Fish Tracking, Counting, and Behaviour Analysis in Digital Aquaculture: A Comprehensive Survey
Meng Cui, Xubo Liu, Haohe Liu, Jinzheng Zhao, Daoliang Li, Wenwu Wang
TL;DR
The paper surveys fish tracking, counting, and behaviour analysis in digital aquaculture, integrating vision, acoustic, and biosensor modalities to provide a holistic view. It highlights how 2D/3D visual tracking, acoustic tagging, and various counting and behaviour-analysis methods interrelate, while noting a lack of unified evaluation standards and comprehensive datasets. It reveals cross-cutting opportunities in multimodal data fusion, deep learning, and edge computing, including the potential of LLMs/AGI to unify perception, reasoning, and decision support in aquaculture. The work emphasizes practical implications for real-world deployments, welfare considerations, and the need for standardized benchmarks to enable robust comparisons and scalable, ethical aquaculture monitoring systems.
Abstract
Digital aquaculture leverages advanced technologies and data-driven methods, providing substantial benefits over traditional aquaculture practices. This paper presents a comprehensive review of three interconnected digital aquaculture tasks, namely, fish tracking, counting, and behaviour analysis, using a novel and unified approach.
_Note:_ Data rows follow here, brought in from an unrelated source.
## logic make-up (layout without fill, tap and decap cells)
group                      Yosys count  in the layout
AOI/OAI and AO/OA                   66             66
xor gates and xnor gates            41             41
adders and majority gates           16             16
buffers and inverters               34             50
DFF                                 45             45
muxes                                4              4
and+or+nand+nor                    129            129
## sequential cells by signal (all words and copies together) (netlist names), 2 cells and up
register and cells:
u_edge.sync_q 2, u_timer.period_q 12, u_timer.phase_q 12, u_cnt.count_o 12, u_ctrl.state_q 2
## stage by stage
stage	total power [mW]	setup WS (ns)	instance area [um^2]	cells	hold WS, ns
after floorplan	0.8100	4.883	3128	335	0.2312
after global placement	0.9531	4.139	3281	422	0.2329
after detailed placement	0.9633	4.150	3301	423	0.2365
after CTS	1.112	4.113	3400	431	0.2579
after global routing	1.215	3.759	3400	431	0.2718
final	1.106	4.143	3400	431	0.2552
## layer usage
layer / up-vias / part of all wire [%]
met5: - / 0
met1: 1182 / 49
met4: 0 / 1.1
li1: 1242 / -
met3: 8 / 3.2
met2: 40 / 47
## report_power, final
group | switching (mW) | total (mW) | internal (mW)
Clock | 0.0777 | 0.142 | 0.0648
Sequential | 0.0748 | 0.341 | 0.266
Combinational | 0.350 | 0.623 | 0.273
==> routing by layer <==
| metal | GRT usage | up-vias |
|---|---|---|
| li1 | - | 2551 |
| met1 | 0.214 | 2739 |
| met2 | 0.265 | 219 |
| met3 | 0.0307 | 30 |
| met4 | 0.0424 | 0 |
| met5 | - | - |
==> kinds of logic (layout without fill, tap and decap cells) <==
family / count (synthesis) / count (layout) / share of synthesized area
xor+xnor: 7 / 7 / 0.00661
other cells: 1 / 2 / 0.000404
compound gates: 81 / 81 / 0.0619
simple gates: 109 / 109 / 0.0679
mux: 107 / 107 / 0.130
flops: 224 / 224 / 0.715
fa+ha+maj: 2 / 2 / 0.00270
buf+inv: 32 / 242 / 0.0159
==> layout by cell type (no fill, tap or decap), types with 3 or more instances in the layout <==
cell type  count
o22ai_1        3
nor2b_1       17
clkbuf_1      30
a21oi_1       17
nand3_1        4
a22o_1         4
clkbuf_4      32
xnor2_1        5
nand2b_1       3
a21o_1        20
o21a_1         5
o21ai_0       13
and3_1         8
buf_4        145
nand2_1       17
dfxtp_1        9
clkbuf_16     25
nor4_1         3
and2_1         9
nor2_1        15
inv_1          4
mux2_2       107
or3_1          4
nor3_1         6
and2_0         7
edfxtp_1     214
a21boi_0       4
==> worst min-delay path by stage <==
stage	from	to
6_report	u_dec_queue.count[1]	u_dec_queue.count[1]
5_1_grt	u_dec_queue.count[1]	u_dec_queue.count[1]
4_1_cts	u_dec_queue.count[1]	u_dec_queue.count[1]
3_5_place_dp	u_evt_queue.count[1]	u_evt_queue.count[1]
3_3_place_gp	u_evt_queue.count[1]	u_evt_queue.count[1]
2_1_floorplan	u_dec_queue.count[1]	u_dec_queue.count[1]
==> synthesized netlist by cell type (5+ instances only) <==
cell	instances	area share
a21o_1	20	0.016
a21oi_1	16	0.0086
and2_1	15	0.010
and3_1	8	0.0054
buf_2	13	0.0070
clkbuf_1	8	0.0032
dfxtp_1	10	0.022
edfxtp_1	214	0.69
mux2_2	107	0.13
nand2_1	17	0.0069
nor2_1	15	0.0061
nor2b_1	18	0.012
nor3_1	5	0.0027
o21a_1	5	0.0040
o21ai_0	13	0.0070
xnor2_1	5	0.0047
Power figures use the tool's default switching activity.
File: src/hdl/axi_pkg.sv
package axi_pkg;

	// **************************************************
	// widths
	// **************************************************
	localparam int id_bits = 4;
	localparam int addr_bits = 32;
	localparam int data_bits = 32;
	localparam int strb_bits = 4;
	localparam int len_bits = 4;
	localparam int size_bits = 3;

	// **************************************************
	// memory map
	// **************************************************
	localparam logic [addr_bits-1:0] sram_base = 32'h0000_0000;
	localparam int sram_words = 1024; // 4 KiB window of 32-bit words
	localparam int sram_addr_bits = $clog2(sram_words);

	typedef enum logic [1:0] {
		resp_okay = 2'b00,
		resp_slverr = 2'b10,
		resp_decerr = 2'b11
	} resp_e;

	typedef enum logic [1:0] {
		burst_fixed = 2'b00,
		burst_incr = 2'b01,
		burst_wrap = 2'b10
	} burst_e;

	typedef enum logic {tgt_sram, tgt_default} target_e;

	typedef enum logic {ch_idle, ch_busy} chan_state_e;

	typedef enum logic [1:0] {st_idle, st_read, st_write, st_resp} slave_state_e;

	// **************************************************
	// channel payloads
	// **************************************************
	typedef struct packed {
		logic [id_bits-1:0] id;
		logic [addr_bits-1:0] addr;
		logic [len_bits-1:0] len; // beats minus one
		logic [size_bits-1:0] size;
		burst_e burst;
	} ar_t; // also carries the AW payload

	typedef struct packed {
		logic [data_bits-1:0] data;
		logic [strb_bits-1:0] strb;
		logic last;
	} w_t;

	typedef struct packed {
		logic [id_bits-1:0] id;
		logic [data_bits-1:0] data;
		resp_e resp;
		logic last;
	} r_t;

	typedef struct packed {
		logic [id_bits-1:0] id;
		resp_e resp;
	} b_t;

endpackage
File: src/hdl/default_slave.sv
`timescale 1ns/10ps

module default_slave
	import axi_pkg::*;
(
	input logic clk,
	input logic rst,

	input ar_t ar,
	input logic ar_valid,
	output logic ar_ready,
	output r_t r,
	output logic r_valid,
	input logic r_ready,

	input ar_t aw,
	input logic aw_valid,
	output logic aw_ready,
	input w_t w,
	input logic w_valid,
	output logic w_ready,
	output b_t b,
	output logic b_valid,
	input logic b_ready
);

	slave_state_e state;
	logic [len_bits-1:0] beats_left;
	logic [id_bits-1:0] id_q;

	// **************************************************
	// FSM
	// **************************************************
	always_ff @(posedge clk or negedge rst) begin
		if (!rst) begin
			state <= st_idle;
			beats_left <= '0;
		end else begin
			case (state)
				st_idle: begin
					if (ar_valid) begin // read wins over write
						state <= st_read;
						beats_left <= ar.len;
					end else if (aw_valid) begin
						state <= st_write;
					end
				end
				st_read: begin
					if (r_ready) begin
						if (beats_left == '0)
							state <= st_idle;
						else
							beats_left <= beats_left - 1'b1;
					end
				end
				st_write: begin
					if (w_valid && w.last)
						state <= st_resp; // data is dropped
				end
				default: begin
					if (b_ready)
						state <= st_idle;
				end
			endcase
		end
	end

	// the ID is registered on the address handshake
	always_ff @(posedge clk) begin
		if (state == st_idle) begin
			if (ar_valid)
				id_q <= ar.id;
			else if (aw_valid)
				id_q <= aw.id;
		end
	end

	assign ar_ready = (state == st_idle);
	assign aw_ready = (state == st_idle) && !ar_valid;
	assign w_ready = (state == st_write);
	assign r_valid = (state == st_read);
	assign b_valid = (state == st_resp);

	assign r = '{id: id_q, data: '0, resp: resp_decerr, last: (beats_left == '0)};
	assign b = '{id: id_q, resp: resp_decerr};

endmodule

File: config.mk
export PLATFORM = sky130hd
export DESIGN_NAME = default_slave
export DESIGN_NICKNAME = d
export VERILOG_FILES = /design/src/hdl/axi_pkg.sv /design/src/hdl/default_slave.sv
export SDC_FILE = /design/constraint.sdc
export NUM_CORES = 1
export LEC_CHECK = 0
export ABC_AREA = 1
export BUFFER_PORTS_ARGS = -buffer_cell sky130_fd_sc_hd__buf_4
export CAP_MARGIN = 20
export CELL_PAD_IN_SITES_DETAIL_PLACEMENT = 1
export CELL_PAD_IN_SITES_GLOBAL_PLACEMENT = 1
export CORE_ASPECT_RATIO = 0.5
export CORE_MARGIN = 2
export CORE_UTILIZATION = 15
export DETAILED_ROUTE_END_ITERATION = 8
export GPL_TIMING_DRIVEN = 0
export HOLD_SLACK_MARGIN = 0.08
export PLACE_DENSITY_LB_ADDON = 0.1
export SYNTH_ARGS = -nofsm -noshare
export SYNTH_HDL_FRONTEND = slang
export SYNTH_SLANG_ARGS = --single-unit
File: constraint.sdc
create_clock -name clk -period 2.01 [get_ports clk]
set_clock_uncertainty 0.2 [all_clocks]
set_input_delay 0.1005 -clock clk [delete_from_list [all_inputs] [get_ports clk]]
set_output_delay 0.1005 -clock clk [all_outputs]
set_load 0.01 [all_outputs]
[Word level (Yosys, flattened, before mapping)]
Index checks and enable logic that the tools add are counted.
Word-level totals
  bits in registers: 10
  input port bits: 134
  output and inout port bits: 50
  logic and storage cells: 37
Operators by class
  $add $sub $neg: 1
  eq/ne operators: 9
  mux-type cells: 13
  reductions and logical operators: 11
Operators by type and width (number)
  4-bit two-way mux: 5
  2-bit two-way mux: 6
  4-bit one-hot mux with 2 select lines: 1
  2-bit inequality test (second input constant): 3
  2-bit one-hot mux with 3 select lines: 1
  5-bit AND reduction: 1
  2-bit == test (second input constant): 2
  4-bit logical NOT: 1
  2-bit by 1-bit inequality test with 1-bit output (second input constant): 2
  4-bit AND reduction: 1
  2-bit nonzero test: 2
  4-bit nonzero test: 1
  4-bit by 1-bit subtractor with 4-bit output (second input constant): 1
  3-bit by 2-bit inequality test with 1-bit output (second input constant): 1
  2-bit by 1-bit == test with 1-bit output (second input constant): 1
  1-bit logical AND: 2
  2-bit logical NOT: 1
  2-bit AND reduction: 1
  1-bit logical NOT: 1

[Depth between registers and ports, before layout]
Gate-level depths: netlist (run 1).
  word-level depth: 4
  gate-level depth with buffers: 8
  gate-level depth less buffers: 8

[Least setup slack after synthesis (run 1)]
Ideal clock, no wire load.
  kind: reg2reg
  from: reg state[1]
  to: reg id_q[0], enable pin
  setup time: 0.308 ns
  data arrival time: 0.862 ns
  data required time: 1.502 ns
  setup slack: 0.641 ns
  stages on the path, launching flop included: 3
  buffers on the path: 0
  period minus slack after synthesis: 1.369 ns
  cell sequence: dfrtp_1 -> nor2_2 -> o21a_1
On the way
  word-level cells in the longest chain between the ends: 2
Ends and longest elaborated chain
  from (decl): RTL line default_slave.sv:27  | slave_state_e state;
  from (signal assigned): RTL line default_slave.sv:36  | state <= st_idle;
  from (signal assigned): RTL line default_slave.sv:42  | state <= st_read;
  from (signal assigned): RTL line default_slave.sv:45  | state <= st_write;
  2-bit logical NOT
  net ar_ready: RTL line default_slave.sv:11  | output logic ar_ready,
  2-bit AND reduction (no line)
  to (signal assigned): RTL line default_slave.sv:72  | id_q <= ar.id;
  to (signal assigned): RTL line default_slave.sv:74  | id_q <= aw.id;
  to (decl): RTL line default_slave.sv:29  | logic [id_bits-1:0] id_q;
The timed path passes the listed nets, and every way through them passes these cells.
A chain may end at the register's enable or synchronous reset.

[Worst setup path after layout (run 1)]
  from: in aw[42] in the netlist's numbering
  to: reg id_q[1], data pin
On the way
  word-level cells in the longest chain between the ends: 2
Ends and longest elaborated chain
  from (decl): RTL line default_slave.sv:16  | input ar_t aw,
  4-bit two-way mux: RTL line default_slave.sv:73  | else if (aw_valid)
  4-bit two-way mux: RTL line default_slave.sv:71  | if (ar_valid)
No other way between the ends. The select of a mux whose other input is x is not followed.

==> results of run 1 <==
==> per-stage QoR <==
stage / worst slack [ns] / total power (µW)
after floorplan: 0.641 / 990
after global placement: 0.472 / 1310
after detailed placement: 0.439 / 1310
after CTS: 0.381 / 1690
after global routing: 0.289 / 1830
final: 0.338 / 1670
==> report_power, final <==
part / switching, µW / internal [µW] / total, µW
logic: 489 / 418 / 908
clock network: 87.8 / 260 / 348
registers: 105 / 310 / 415
==> state kept, by name, indices dropped and copies added, names as in the netlist <==
name and count:
state 2, id_q 4, beats_left 4
==> critical path: stages <==
cell	delay, ns
dlygate4sd3_1	0.55
buf_4	0.14
nand2_1	0.05
nand2_1	0.05
dlygate4sd3_1	0.55
==> logic make-up (layout without fill, tap and decap cells) <==
| logic type | after synthesis | after routing |
|---|---|---|
| buffers and inverters | 54 | 106 |
| DFF | 10 | 10 |
| and+or+nand+nor | 61 | 61 |
| xor gates and xnor gates | 1 | 1 |
| other | 2 | 36 |
| AOI/OAI and AO/OA | 6 | 6 |
| adders and majority gates | 1 | 1 |
==> path summary, 6_finish.rpt <==
check / startpoint / end / cells after the start
worst min register to register: beats_left[1]$_DFFE_PN0P_ / beats_left[1]$_DFFE_PN0P_ / 2
worst min-delay path: aw_valid / id_q[2]$_DFFE_PP_ / 2
worst max register to register: beats_left[0]$_DFFE_PN0P_ / beats_left[0]$_DFFE_PN0P_ / 6
max in group asynchronous: rst / beats_left[3]$_DFFE_PN0P_ / 3
min in group asynchronous: rst / state[0]$_DFFE_PN0P_ / 3
worst max-delay path: aw[42] / id_q[1]$_DFFE_PP_ / 5
==> repair_timing <==
| item | in CTS | in global routing |
|---|---|---|
| gates resized for setup | 0 | 0 |
| hold endpoints to repair | 14 | 0 |
| hold buffers | 15 | 0 |
==> routing by layer <==
layer | global-route usage | up-vias
li1 | - | 508
met1 | 0.0845 | 430
met2 | 0.129 | 39
met3 | 0.0142 | 2
met4 | 0.0374 | 0
met5 | 0 | -
==> cell usage in the layout, fill, tap and decap left out, types with 4 or more instances in the layout <==
| cell | count |
|---|---|
| buf_4 | 73 |
| nand2_1 | 43 |
| conb_1 | 36 |
| dlygate4sd3_1 | 15 |
| inv_1 | 9 |
| nand3_1 | 7 |
| dfrtp_1 | 6 |
| inv_2 | 4 |
| nor2_1 | 4 |
| edfxtp_1 | 4 |
==> area by class of cell <==
type / instances / area (µm²) / share of cell area
sequential: 10 / 270 / 0.162
tap: 88 / 110 / 0.0662
clock buffer: 3 / 75.1 / 0.0451
multi-input combinational: 105 / 454 / 0.273
inverter: 14 / 52.6 / 0.0316
buffer: 40 / 300 / 0.180
clock inverter: 1 / 3.75 / 0.00226
timing repair buffer: 48 / 398 / 0.239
Unlike previous reviews which focused on single modalities or individual tasks, we analyse vision-based (i.e. image- and video-based), acoustic-based, and biosensor-based methods across all three tasks. We examine their advantages, limitations, and applications, highlighting recent advancements and identifying critical cross-cutting research gaps. The review also includes emerging ideas such as applying multi-task learning and large language models to address various aspects of fish monitoring, an approach not previously explored in aquaculture literature. We identify the major obstacles hindering research progress in this field, including the scarcity of comprehensive fish datasets and the lack of unified evaluation standards. To overcome the current limitations, we explore the potential of using emerging technologies such as multimodal data fusion and deep learning to improve the accuracy, robustness, and efficiency of integrated fish monitoring systems. In addition, we provide a summary of existing datasets available for fish tracking, counting, and behaviour analysis. This holistic perspective offers a roadmap for future research, emphasizing the need for comprehensive datasets and evaluation standards to facilitate meaningful comparisons between technologies and to promote their practical implementations in real-world settings.